During epoch 0, Monty saw the mug and bowl objects for the first time. Since the observations collected during these episodes do not match any objects stored in memory, Monty reports that no_match has been found in the primary_performance_column. When no match has been found, Monty creates a new object ID for the unrecognized object and stores the learned model in memory. In the result column, we see that the new IDs for the mug and bowl are new_object_0 and new_object_1, respectively. The objects don't have meaningful names, since no labels are provided.

In all subsequent episodes, Monty correctly identified the objects as indicated by correct in the primary_performance column. When Monty finds a match for an object in its memory, it does not simply terminate the episode. Instead, it continues to explore the object for num_exploratory_steps steps and then updates the object model with the new information collected during the episode.

Note that Monty receives minimal information about when a new epoch has started, with the only indication of this being that evidence scores are reset to 0 (an assumption which we intend to relax in the future). If a new object was introduced in the second or third epoch it should again detect no_match and learn a new model for this object. Also note that for logging purposes we save which object was sensed during each episode and what model was updated or associated with this object. Monty has no access to this information. It can happen that multiple objects are merged into one object or that multiple models are learned for one object. This is tracked in mean_objects_per_graph and mean_graphs_per_object in the .csv statistics as well as in possible_match_sources for each model to calculate whether the performance was correct or 'confused'.
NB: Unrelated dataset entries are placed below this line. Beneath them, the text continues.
This is an optimization exercise on Yosys and OpenROAD, whose aim is small area, not a production implementation.
The RTL was checked by simulation tests, not by an equivalence proof against the original design.
No activity file was given, so power comes from the tool's default toggle rates.

**flow/flow/run.sh**
```bash
#!/bin/bash
# Standard ORFS layout with three changes:
#  - after the standard synthesis, the combinational logic is mapped again by ABC with an
#    area-oriented script (flow/reopt.tcl, flow/reopt.abc); the sequential cells, their names
#    and cell types are left as the standard synthesis made them;
#  - the port buffers use the smallest buffer cell;
#  - clock tree synthesis uses larger sink clusters and no dummy loads.
# Each tool's output goes to a log file of its own in this folder (flow_*.log).
set -euo pipefail
HERE=$(pwd)
export BUFFER_PORTS_ARGS="-buffer_cell sky130_fd_sc_hd__buf_1"
export CTS_ARGS="-sink_clustering_enable -repair_clock_nets -dont_use_dummy_load -buf_list sky130_fd_sc_hd__clkbuf_16 -sink_clustering_size 25 -sink_clustering_max_diameter 80"

bash standard.sh synth > "$HERE/flow_1_synth.log" 2>&1

R="$HERE/orfs/results/$FLOW_PLATFORM/nmea_rmc_sentence_parser_top/base"
LIB="$FLOW_HOME/platforms/$FLOW_PLATFORM/lib/sky130_fd_sc_hd__tt_025C_1v80.lib"
cp "$R/1_2_yosys.v" "$R/1_2_yosys_std.v"
python3 "$HERE/flow/gen_models.py" "$LIB" > "$HERE/cell_models.v" 2> "$HERE/flow_2_models.log"
DONT_USE=$(sed -n '/^export DONT_USE_CELLS += /,/^#/p' "$FLOW_HOME/platforms/$FLOW_PLATFORM/config.mk" \
  | grep -o "sky130_fd_sc_hd__[a-z0-9_]*" | tr '\n' ' ')
YOSYS=$(command -v yosys || echo "$FLOW_HOME/../tools/install/yosys/bin/yosys")
REOPT_LIB="$LIB" REOPT_IN="$R/1_2_yosys_std.v" REOPT_OUT="$R/1_2_yosys_reopt.v" \
REOPT_TOP="$FLOW_TOP" REOPT_SCRIPT="$HERE/flow/reopt.abc" REOPT_MODELS="$HERE/cell_models.v" \
REOPT_DONT_USE="$DONT_USE" REOPT_CONSTR="$HERE/abc.constr" \
  "$YOSYS" -c "$HERE/flow/reopt.tcl" > "$HERE/flow_3_reopt.log" 2>&1
cp "$R/1_2_yosys_reopt.v" "$R/1_2_yosys.v"
rm -f "$R/1_synth.odb" "$R/1_synth.sdc"

bash standard.sh > "$HERE/flow_4_layout.log" 2>&1
```
**flow/flow/gen_models.py**
```python
# Writes Verilog models (one assign per output pin) of the combinational cells of a liberty file.
import re, sys
txt = open(sys.argv[1]).read()
cells = [(m.start(), m.group(1)) for m in re.finditer(r'\n\s*cell\s*\(\s*"?(\w+)"?\s*\)', txt)]
out = []
for i, (pos, name) in enumerate(cells):
    body = txt[pos:cells[i + 1][0] if i + 1 < len(cells) else len(txt)]
    if re.search(r'\n\s*(ff|latch|statetable)\s*\(', body):
        continue
    pins = []
    for m in re.finditer(r'\n\s*pin\s*\(\s*"?(\w+)"?\s*\)\s*\{', body):
        start = m.end()
        depth, j = 1, start
        while depth:
            if body[j] == '{': depth += 1
            elif body[j] == '}': depth -= 1
            j += 1
        pb = body[start:j]
        d = re.search(r'direction\s*:\s*"?(\w+)"?', pb)
        f = re.search(r'\n\s*function\s*:\s*"([^"]*)"', pb)
        pins.append((m.group(1), d.group(1) if d else '', f.group(1) if f else None))
    outs = [p for p in pins if p[1] == 'output']
    if not outs or any(f is None for _, _, f in outs):
        continue
    if any(re.search(r'VPWR|VGND|KAPWR', f) for _, _, f in outs):
        continue
    ins = [p[0] for p in pins if p[1] == 'input']
    ports = ins + [p[0] for p in outs]
    out.append(f'module {name} ({", ".join(ports)});')
    for p in ins:
        out.append(f'  input {p};')
    for p, _, f in outs:
        out.append(f'  output {p};')
        out.append(f'  assign {p} = {f.replace("!", "~")};')
    out.append('endmodule')
print('\n'.join(out))
```
**flow/flow/reopt.abc**
```
strash
ifraig
dc2
strash
dch -f
amap
strash
dch -f
amap
topo
buffer -c
dnsize -c
```
**flow/flow/reopt.tcl**
```tcl
# Re-map the combinational logic of the standard synthesis netlist for area. Sequential cells
# stay as they are, with their names and cell types; combinational cells are expanded from
# their liberty functions (REOPT_MODELS) and mapped again by ABC (REOPT_SCRIPT), with the same
# driving cell and load assumptions as the standard synthesis.
set lib $::env(REOPT_LIB)
yosys read_liberty -lib $lib
yosys read_verilog $::env(REOPT_IN)
yosys hierarchy -top $::env(REOPT_TOP)
yosys techmap -map $::env(REOPT_MODELS)
yosys techmap
yosys opt -fast -purge
yosys stat -liberty $lib
set du {}
foreach c $::env(REOPT_DONT_USE) { lappend du -dont_use $c }
set f [open $::env(REOPT_CONSTR) w]
puts $f "set_driving_cell sky130_fd_sc_hd__buf_1"
puts $f "set_load 5"
close $f
yosys abc -liberty $lib {*}$du -script $::env(REOPT_SCRIPT) -constr $::env(REOPT_CONSTR) -D 10000
yosys splitnets
yosys opt_clean -purge
yosys hilomap -singleton -hicell sky130_fd_sc_hd__conb_1 HI -locell sky130_fd_sc_hd__conb_1 LO
yosys insbuf -buf sky130_fd_sc_hd__buf_4 A X
yosys check -assert -mapped
yosys stat -liberty $lib
yosys write_verilog -noattr -nohex -nodec $::env(REOPT_OUT)
```
**flow/standard.sh**
```bash
#!/bin/bash
# synth_recipe.tcl (not shown) runs the flow's synth.tcl, then flattens the netlist and writes it again
# the make line also repeats each setting of config.mk as NAME=value (left out here)
make -C /OpenROAD-flow-scripts/flow DESIGN_CONFIG=/design/flow/config.mk WORK_HOME=/design/flow/orfs CLKGATE_MAP_FILE= SYNTH_SCRIPT=/design/flow/synth_recipe.tcl "${@:-finish}"
```
**flow/config.mk**
```make
export PLATFORM = sky130hd
export DESIGN_NAME = nmea_rmc_sentence_parser_top
export DESIGN_NICKNAME = nmea_rmc_sentence_parser_top
export VERILOG_FILES = /design/flow/design.v
export SDC_FILE = /design/flow/constraint.sdc
export NUM_CORES = 4
export LEC_CHECK = 0
export ABC_AREA = 1
export CAP_MARGIN = 20
export CORE_MARGIN = 2
export CORE_UTILIZATION = 40
export SLEW_MARGIN = 20
```
**flow/constraint.sdc**
```tcl
create_clock -name core_clock -period 10.0 [get_ports {clk}]
set_input_delay 2.0000 -clock core_clock [delete_from_list [all_inputs] [get_ports {clk}]]
set_output_delay 2.0000 -clock core_clock [all_outputs]
set_load 0.01 [all_outputs]
```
We can visualize how models are acquired and refined by plotting an object's model after different epochs. To do so, create a script and paste in the following code. The name and location of the script is arbitrary, but we called it unsupervised_learning_analysis.py and placed it at ~/monty_scripts.

import os

import matplotlib.pyplot as plt
import torch
from tbp.monty.frameworks.models.object_model import GraphObjectModel
from tbp.monty.frameworks.utils.plot_utils import plot_graph


def load_graph(exp_dir: str, epoch: int, object_name: str) -> GraphObjectModel:
    load_lm_models = {}
    model_path = os.path.join(exp_dir, str(epoch), "model.pt")
    state_dict = torch.load(model_path)
    return state_dict["lm_dict"][0]["graph_memory"][object_name]["patch"]


exp_dir = os.path.expanduser(
    "~/tbp/results/monty/projects/surf_agent_2obj_unsupervised"
)
n_epochs = 3
obj_name = "new_object1"   # The generated object ID corresponding to the bowl

# Load object graphs
graphs = [load_graph(exp_dir, epoch, obj_name) for epoch in range(n_epochs)]

fig = plt.figure(figsize=(8, 3))
for epoch in range(n_epochs):
    ax = fig.add_subplot(1, n_epochs, epoch + 1, projection="3d")
    plot_graph(graphs[epoch], ax=ax)
    ax.view_init(137, 40, 0)
    ax.set_title(f"epoch {epoch}")
fig.suptitle("Bowl Object Models")
fig.tight_layout()
plt.show()

After running this script, you should see a plot with three views of the bowl object model at each epoch like so:

The bowl object model after each epoch

After Monty's first pass (epoch 0), Monty's internal model of the bowl is somewhat incomplete. As Monty continues to encounter the bowl in subsequent epochs, the model becomes further refined by new observations. In this way, Monty learns about new and existing object continuously without the need for supervision or distinct training periods. To update existing models, the detected pose is used to transform new observations into the existing models reference frame. For more details on how learning modules operate in this mode, see our documentation on how learning modules work.

Thus far we have demonstrated how to build models that use a single sensor module connected to one learning module. In the next tutorial, we will demonstrate how to configure multiple sensors and connect them to multiple learning modules to perform faster inference.